Task goal: Go through the data below and return each line where the string "driven" occurs.

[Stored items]
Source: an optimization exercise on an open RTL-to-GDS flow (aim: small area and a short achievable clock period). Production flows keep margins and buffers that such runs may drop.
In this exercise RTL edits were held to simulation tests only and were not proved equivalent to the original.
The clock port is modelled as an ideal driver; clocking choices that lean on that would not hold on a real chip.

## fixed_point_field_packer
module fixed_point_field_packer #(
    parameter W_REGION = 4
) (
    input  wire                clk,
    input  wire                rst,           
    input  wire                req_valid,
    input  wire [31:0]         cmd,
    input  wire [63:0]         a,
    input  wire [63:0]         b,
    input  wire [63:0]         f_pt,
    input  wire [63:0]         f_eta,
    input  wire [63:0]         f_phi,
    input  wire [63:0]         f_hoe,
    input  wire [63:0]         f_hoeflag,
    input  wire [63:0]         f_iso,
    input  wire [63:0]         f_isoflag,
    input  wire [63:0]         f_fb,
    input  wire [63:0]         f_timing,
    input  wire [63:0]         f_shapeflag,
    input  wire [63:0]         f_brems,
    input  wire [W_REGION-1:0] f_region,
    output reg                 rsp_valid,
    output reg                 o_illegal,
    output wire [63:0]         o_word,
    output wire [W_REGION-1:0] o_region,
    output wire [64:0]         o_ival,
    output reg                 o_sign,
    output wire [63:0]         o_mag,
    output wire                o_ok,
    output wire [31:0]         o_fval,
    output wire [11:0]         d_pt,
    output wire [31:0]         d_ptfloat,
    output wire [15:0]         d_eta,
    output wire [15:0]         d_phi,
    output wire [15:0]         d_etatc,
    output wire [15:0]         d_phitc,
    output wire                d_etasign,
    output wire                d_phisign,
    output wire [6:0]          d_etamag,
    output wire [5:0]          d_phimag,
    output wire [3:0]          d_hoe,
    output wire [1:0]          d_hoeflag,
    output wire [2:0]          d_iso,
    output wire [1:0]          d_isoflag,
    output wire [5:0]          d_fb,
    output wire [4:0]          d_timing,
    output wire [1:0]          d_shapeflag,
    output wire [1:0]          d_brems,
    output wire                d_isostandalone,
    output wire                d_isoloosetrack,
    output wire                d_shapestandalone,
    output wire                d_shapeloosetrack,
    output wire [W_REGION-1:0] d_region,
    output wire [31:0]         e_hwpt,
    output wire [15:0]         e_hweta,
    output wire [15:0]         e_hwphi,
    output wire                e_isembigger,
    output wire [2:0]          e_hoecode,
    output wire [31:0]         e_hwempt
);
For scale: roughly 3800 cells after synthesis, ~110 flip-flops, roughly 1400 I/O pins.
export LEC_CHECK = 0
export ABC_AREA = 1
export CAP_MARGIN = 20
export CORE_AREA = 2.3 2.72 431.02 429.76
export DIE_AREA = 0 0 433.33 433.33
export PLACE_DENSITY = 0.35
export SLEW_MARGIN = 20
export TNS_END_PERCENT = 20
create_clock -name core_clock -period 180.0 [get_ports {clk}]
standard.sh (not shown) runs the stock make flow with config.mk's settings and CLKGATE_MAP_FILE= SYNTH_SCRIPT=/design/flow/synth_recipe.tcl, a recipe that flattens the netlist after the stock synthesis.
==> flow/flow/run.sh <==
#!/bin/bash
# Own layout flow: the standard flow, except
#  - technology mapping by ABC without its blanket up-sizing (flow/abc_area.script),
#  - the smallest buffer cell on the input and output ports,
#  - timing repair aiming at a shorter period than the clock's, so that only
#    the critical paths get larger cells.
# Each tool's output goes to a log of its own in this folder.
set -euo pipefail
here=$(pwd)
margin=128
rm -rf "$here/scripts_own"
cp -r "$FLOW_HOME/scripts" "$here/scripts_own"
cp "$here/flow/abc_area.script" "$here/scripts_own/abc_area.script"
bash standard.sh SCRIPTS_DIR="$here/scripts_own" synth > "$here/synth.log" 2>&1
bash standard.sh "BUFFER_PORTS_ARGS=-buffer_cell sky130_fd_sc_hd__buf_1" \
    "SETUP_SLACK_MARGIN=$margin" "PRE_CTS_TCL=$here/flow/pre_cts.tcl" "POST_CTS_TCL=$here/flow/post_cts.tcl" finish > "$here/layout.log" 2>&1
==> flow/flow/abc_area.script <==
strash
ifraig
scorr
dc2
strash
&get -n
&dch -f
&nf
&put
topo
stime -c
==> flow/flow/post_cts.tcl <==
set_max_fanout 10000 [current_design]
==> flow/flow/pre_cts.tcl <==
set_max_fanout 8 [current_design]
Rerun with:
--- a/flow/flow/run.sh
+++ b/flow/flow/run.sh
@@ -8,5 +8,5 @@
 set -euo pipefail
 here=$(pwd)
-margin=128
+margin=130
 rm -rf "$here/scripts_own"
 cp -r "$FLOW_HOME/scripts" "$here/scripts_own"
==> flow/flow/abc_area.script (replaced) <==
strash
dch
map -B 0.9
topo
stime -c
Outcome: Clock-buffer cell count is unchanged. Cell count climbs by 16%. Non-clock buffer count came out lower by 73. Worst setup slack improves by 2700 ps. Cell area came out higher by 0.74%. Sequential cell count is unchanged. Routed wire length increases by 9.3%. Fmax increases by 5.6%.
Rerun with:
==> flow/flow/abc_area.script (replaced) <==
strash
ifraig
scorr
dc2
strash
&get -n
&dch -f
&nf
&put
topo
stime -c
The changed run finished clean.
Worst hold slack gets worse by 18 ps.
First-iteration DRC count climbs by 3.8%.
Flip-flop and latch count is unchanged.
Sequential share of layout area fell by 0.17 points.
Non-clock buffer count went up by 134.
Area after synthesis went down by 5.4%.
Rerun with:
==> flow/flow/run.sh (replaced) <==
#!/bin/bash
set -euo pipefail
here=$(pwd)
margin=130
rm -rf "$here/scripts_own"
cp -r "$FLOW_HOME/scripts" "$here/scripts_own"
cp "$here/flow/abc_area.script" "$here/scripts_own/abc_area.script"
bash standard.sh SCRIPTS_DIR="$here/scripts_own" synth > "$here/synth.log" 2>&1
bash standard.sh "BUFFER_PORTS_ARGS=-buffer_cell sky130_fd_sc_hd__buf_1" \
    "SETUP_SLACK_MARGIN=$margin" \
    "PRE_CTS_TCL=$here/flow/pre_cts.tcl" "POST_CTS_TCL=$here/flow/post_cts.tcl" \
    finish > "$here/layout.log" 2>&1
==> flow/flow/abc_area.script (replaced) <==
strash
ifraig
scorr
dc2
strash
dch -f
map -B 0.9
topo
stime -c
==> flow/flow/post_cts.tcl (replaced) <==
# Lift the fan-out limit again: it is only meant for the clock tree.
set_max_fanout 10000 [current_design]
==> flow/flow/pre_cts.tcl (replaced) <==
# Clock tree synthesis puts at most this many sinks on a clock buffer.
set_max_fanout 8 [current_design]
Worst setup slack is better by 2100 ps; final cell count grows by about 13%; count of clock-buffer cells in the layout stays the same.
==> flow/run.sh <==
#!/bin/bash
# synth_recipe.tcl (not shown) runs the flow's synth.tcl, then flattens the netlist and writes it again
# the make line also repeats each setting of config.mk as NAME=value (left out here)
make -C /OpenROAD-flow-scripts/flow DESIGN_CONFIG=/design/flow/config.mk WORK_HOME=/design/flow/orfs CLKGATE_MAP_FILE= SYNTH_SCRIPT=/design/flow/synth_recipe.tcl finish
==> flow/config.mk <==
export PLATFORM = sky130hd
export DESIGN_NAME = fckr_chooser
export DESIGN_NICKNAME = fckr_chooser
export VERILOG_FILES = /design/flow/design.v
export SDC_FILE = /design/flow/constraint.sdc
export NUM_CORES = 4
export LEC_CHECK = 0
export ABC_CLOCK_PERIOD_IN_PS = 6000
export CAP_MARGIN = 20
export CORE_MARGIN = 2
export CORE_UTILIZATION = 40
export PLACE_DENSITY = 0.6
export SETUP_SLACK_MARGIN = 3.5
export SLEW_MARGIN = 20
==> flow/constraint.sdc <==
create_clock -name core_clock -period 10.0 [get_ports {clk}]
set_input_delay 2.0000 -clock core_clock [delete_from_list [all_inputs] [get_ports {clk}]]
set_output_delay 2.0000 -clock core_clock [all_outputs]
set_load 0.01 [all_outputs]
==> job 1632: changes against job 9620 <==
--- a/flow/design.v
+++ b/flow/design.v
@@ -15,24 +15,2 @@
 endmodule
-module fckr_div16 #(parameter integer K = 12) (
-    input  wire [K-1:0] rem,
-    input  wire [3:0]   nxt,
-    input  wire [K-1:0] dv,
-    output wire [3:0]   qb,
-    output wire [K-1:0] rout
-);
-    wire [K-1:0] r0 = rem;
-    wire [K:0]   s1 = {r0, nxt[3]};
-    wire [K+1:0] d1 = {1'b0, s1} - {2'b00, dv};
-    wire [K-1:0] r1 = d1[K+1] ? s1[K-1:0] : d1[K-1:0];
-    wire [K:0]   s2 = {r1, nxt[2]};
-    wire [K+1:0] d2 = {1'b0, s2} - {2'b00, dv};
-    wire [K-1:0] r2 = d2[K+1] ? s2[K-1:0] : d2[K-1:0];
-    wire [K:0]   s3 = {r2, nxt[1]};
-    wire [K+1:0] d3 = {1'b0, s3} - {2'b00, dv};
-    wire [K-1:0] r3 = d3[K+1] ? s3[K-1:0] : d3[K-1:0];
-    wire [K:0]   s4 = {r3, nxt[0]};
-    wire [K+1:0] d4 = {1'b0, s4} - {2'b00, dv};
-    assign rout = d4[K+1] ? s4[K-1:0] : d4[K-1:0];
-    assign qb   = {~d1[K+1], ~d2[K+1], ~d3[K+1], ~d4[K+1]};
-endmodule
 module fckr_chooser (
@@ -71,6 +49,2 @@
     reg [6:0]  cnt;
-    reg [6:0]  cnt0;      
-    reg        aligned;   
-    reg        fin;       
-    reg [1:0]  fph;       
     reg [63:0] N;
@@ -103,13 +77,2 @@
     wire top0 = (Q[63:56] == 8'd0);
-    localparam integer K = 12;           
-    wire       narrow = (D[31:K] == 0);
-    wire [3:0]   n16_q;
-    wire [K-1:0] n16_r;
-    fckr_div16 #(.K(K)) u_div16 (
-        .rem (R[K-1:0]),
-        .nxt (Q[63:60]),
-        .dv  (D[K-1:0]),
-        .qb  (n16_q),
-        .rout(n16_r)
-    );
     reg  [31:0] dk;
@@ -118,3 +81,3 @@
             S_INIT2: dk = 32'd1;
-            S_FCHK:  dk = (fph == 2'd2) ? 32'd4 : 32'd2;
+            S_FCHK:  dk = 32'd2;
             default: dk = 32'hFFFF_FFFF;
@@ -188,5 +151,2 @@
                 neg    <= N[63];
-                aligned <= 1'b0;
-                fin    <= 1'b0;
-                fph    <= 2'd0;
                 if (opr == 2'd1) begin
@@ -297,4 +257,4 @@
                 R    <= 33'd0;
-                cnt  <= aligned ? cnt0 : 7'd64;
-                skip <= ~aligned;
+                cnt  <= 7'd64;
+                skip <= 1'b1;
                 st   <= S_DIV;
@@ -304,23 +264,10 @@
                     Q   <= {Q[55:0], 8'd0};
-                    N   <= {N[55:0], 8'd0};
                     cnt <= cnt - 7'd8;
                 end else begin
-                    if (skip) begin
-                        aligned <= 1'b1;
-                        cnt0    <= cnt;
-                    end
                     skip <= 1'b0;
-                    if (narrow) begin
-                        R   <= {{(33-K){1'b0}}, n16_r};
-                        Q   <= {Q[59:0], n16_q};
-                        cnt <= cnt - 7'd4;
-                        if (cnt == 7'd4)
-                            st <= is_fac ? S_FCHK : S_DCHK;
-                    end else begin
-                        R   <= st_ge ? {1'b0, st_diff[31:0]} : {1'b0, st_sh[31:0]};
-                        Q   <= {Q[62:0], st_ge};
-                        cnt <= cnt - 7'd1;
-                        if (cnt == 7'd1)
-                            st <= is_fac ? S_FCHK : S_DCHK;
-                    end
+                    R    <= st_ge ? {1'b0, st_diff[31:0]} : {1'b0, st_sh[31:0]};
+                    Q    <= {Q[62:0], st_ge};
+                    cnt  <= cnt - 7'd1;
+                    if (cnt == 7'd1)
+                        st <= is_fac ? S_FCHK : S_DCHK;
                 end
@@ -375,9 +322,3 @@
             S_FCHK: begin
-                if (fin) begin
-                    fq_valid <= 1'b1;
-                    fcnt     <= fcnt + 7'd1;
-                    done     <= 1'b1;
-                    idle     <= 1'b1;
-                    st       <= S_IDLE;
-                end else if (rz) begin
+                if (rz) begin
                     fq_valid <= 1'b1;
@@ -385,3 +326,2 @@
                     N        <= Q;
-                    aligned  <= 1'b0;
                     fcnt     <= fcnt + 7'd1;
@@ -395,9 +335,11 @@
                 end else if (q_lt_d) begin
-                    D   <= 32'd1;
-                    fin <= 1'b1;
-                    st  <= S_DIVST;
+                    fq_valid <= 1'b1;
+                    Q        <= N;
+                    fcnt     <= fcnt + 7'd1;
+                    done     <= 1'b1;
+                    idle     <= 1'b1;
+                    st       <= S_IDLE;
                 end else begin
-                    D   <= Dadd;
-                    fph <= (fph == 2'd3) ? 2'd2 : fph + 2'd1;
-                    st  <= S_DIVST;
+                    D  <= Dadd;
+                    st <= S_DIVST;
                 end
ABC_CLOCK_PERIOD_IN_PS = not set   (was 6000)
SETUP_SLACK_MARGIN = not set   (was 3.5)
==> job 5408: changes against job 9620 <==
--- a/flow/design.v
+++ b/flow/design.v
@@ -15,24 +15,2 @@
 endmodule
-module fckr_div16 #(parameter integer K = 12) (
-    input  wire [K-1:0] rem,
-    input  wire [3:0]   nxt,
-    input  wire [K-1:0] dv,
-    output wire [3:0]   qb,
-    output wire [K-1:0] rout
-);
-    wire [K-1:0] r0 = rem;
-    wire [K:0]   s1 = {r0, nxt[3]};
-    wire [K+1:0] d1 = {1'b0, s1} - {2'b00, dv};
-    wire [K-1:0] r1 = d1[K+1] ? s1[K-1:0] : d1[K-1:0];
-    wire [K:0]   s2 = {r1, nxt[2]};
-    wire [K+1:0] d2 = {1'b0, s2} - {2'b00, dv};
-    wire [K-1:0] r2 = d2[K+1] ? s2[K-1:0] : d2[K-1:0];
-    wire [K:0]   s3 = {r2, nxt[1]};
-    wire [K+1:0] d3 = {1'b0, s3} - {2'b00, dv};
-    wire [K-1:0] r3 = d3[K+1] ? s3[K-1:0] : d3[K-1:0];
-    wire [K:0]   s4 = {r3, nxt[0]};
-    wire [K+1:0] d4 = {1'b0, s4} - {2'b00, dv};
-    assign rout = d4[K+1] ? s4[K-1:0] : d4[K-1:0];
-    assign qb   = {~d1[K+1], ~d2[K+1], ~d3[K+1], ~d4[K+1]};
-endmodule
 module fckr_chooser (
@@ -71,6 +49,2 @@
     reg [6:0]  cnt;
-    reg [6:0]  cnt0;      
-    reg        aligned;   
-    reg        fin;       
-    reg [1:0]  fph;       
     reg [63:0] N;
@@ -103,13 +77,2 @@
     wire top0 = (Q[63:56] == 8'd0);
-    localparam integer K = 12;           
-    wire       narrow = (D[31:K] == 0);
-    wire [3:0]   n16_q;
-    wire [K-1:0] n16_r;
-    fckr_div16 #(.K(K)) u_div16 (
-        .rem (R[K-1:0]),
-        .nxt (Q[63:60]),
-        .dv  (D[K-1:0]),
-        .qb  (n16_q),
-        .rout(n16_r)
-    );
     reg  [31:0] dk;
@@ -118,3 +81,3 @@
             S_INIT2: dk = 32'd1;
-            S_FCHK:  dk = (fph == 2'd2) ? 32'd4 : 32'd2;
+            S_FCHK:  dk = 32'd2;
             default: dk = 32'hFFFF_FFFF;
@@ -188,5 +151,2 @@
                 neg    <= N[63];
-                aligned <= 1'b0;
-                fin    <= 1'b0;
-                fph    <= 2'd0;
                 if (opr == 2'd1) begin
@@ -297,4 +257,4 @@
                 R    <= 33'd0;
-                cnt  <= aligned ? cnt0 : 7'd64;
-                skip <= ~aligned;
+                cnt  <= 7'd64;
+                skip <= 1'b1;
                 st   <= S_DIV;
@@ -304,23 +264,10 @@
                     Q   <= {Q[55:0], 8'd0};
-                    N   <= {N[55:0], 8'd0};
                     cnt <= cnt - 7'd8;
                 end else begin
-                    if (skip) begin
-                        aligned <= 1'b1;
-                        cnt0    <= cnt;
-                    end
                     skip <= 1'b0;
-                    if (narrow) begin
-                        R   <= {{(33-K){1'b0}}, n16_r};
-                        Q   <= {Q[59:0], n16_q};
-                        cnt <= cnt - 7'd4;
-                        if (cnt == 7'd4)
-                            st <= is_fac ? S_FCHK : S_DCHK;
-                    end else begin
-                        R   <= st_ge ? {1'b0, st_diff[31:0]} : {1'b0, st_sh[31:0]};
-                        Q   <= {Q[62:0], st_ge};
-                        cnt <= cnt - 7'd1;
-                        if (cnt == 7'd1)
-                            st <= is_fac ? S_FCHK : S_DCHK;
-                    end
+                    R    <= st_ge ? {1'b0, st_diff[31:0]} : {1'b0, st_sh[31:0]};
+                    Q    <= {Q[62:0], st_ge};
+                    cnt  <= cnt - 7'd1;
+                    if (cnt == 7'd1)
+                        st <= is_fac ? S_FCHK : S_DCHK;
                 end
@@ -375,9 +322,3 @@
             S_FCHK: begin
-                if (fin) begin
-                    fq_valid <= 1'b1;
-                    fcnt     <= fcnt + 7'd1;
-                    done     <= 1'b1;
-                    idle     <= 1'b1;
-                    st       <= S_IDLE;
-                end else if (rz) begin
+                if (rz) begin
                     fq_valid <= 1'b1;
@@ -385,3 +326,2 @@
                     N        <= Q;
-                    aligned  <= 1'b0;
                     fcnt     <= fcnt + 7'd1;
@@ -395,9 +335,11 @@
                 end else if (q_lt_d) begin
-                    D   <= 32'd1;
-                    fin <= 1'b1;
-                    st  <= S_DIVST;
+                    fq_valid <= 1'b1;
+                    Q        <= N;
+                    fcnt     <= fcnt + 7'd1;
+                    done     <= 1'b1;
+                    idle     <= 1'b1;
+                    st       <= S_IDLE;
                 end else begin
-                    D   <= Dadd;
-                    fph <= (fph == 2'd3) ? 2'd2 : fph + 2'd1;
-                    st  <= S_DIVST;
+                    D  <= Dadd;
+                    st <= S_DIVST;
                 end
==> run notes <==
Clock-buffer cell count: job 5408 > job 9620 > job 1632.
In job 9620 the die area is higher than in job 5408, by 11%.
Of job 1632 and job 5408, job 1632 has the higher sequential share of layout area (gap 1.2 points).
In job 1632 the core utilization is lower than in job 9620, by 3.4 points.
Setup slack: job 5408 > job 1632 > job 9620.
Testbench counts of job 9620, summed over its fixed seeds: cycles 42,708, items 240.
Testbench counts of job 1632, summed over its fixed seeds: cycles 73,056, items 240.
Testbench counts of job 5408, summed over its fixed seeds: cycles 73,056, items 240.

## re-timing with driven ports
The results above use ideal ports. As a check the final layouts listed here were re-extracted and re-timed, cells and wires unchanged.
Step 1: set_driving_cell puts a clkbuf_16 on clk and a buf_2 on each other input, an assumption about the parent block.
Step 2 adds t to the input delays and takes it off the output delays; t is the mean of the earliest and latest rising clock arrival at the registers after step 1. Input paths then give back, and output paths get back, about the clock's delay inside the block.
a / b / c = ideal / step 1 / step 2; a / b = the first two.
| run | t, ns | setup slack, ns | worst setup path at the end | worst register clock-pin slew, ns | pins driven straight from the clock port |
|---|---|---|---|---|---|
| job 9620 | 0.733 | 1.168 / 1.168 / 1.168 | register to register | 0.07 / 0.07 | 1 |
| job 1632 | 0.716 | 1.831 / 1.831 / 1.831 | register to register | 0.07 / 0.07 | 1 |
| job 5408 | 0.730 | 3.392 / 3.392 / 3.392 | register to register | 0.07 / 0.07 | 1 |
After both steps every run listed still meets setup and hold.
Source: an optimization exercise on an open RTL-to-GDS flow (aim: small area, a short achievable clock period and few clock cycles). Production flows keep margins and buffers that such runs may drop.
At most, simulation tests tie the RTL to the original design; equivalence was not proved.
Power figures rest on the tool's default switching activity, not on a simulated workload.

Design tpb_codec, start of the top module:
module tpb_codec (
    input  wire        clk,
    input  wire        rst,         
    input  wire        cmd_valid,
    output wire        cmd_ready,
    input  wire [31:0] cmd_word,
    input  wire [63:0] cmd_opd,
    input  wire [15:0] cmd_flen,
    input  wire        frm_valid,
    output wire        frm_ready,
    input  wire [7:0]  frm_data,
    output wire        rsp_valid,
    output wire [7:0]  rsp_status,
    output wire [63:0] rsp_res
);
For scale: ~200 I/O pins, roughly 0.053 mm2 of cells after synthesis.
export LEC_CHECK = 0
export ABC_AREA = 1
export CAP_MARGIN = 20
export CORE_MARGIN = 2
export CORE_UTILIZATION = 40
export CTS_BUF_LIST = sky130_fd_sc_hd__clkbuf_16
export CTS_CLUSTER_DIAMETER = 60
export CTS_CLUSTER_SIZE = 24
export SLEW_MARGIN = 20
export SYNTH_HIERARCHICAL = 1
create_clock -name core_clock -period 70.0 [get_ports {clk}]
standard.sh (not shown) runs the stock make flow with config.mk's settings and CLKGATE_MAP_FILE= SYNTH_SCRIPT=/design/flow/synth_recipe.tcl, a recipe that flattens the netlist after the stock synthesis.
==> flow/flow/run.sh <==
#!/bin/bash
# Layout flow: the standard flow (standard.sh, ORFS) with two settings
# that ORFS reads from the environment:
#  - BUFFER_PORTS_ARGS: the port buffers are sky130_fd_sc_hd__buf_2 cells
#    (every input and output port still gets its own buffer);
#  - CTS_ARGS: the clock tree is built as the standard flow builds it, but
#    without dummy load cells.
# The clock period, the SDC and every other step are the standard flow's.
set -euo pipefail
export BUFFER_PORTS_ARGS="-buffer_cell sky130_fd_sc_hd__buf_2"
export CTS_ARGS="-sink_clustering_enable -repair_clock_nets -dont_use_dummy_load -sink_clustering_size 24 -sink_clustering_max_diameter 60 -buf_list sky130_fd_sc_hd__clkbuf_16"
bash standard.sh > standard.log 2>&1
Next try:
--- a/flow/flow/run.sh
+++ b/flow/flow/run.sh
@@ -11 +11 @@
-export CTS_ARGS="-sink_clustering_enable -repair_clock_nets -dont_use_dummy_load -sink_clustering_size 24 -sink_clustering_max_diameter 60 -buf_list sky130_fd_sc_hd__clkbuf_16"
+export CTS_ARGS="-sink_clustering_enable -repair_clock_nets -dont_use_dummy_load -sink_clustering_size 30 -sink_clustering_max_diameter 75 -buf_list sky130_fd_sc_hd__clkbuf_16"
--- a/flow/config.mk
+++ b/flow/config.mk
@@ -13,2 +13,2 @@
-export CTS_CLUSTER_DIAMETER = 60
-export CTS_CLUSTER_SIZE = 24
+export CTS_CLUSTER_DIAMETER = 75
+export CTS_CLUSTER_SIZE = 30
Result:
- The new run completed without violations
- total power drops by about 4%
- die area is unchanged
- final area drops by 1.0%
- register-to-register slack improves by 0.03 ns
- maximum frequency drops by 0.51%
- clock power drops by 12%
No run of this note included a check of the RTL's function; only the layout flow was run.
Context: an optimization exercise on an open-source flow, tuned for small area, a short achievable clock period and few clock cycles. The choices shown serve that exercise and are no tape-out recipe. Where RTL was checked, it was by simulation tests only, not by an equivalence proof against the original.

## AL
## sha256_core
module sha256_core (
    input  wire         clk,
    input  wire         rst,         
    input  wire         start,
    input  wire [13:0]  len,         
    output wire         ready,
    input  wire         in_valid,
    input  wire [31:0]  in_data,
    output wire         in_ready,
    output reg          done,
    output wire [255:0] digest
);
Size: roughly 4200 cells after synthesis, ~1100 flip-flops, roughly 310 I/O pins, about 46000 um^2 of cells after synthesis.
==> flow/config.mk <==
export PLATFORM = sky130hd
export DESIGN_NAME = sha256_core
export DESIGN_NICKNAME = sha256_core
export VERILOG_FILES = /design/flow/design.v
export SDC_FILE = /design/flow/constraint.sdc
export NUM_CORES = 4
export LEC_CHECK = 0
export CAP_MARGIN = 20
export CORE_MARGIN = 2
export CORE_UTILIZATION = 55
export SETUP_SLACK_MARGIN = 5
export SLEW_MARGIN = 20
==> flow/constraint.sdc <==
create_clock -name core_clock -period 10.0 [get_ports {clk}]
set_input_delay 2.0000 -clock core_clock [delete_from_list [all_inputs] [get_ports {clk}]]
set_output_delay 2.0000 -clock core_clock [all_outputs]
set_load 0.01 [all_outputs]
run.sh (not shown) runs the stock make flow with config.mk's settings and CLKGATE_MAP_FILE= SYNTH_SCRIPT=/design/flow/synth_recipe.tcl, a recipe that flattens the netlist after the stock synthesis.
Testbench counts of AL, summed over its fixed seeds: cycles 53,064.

Your response:
## re-timing with driven ports
| run | t, ns | setup slack, ns | worst setup path at the end | worst register clock-pin slew, ns | pins driven straight from the clock port |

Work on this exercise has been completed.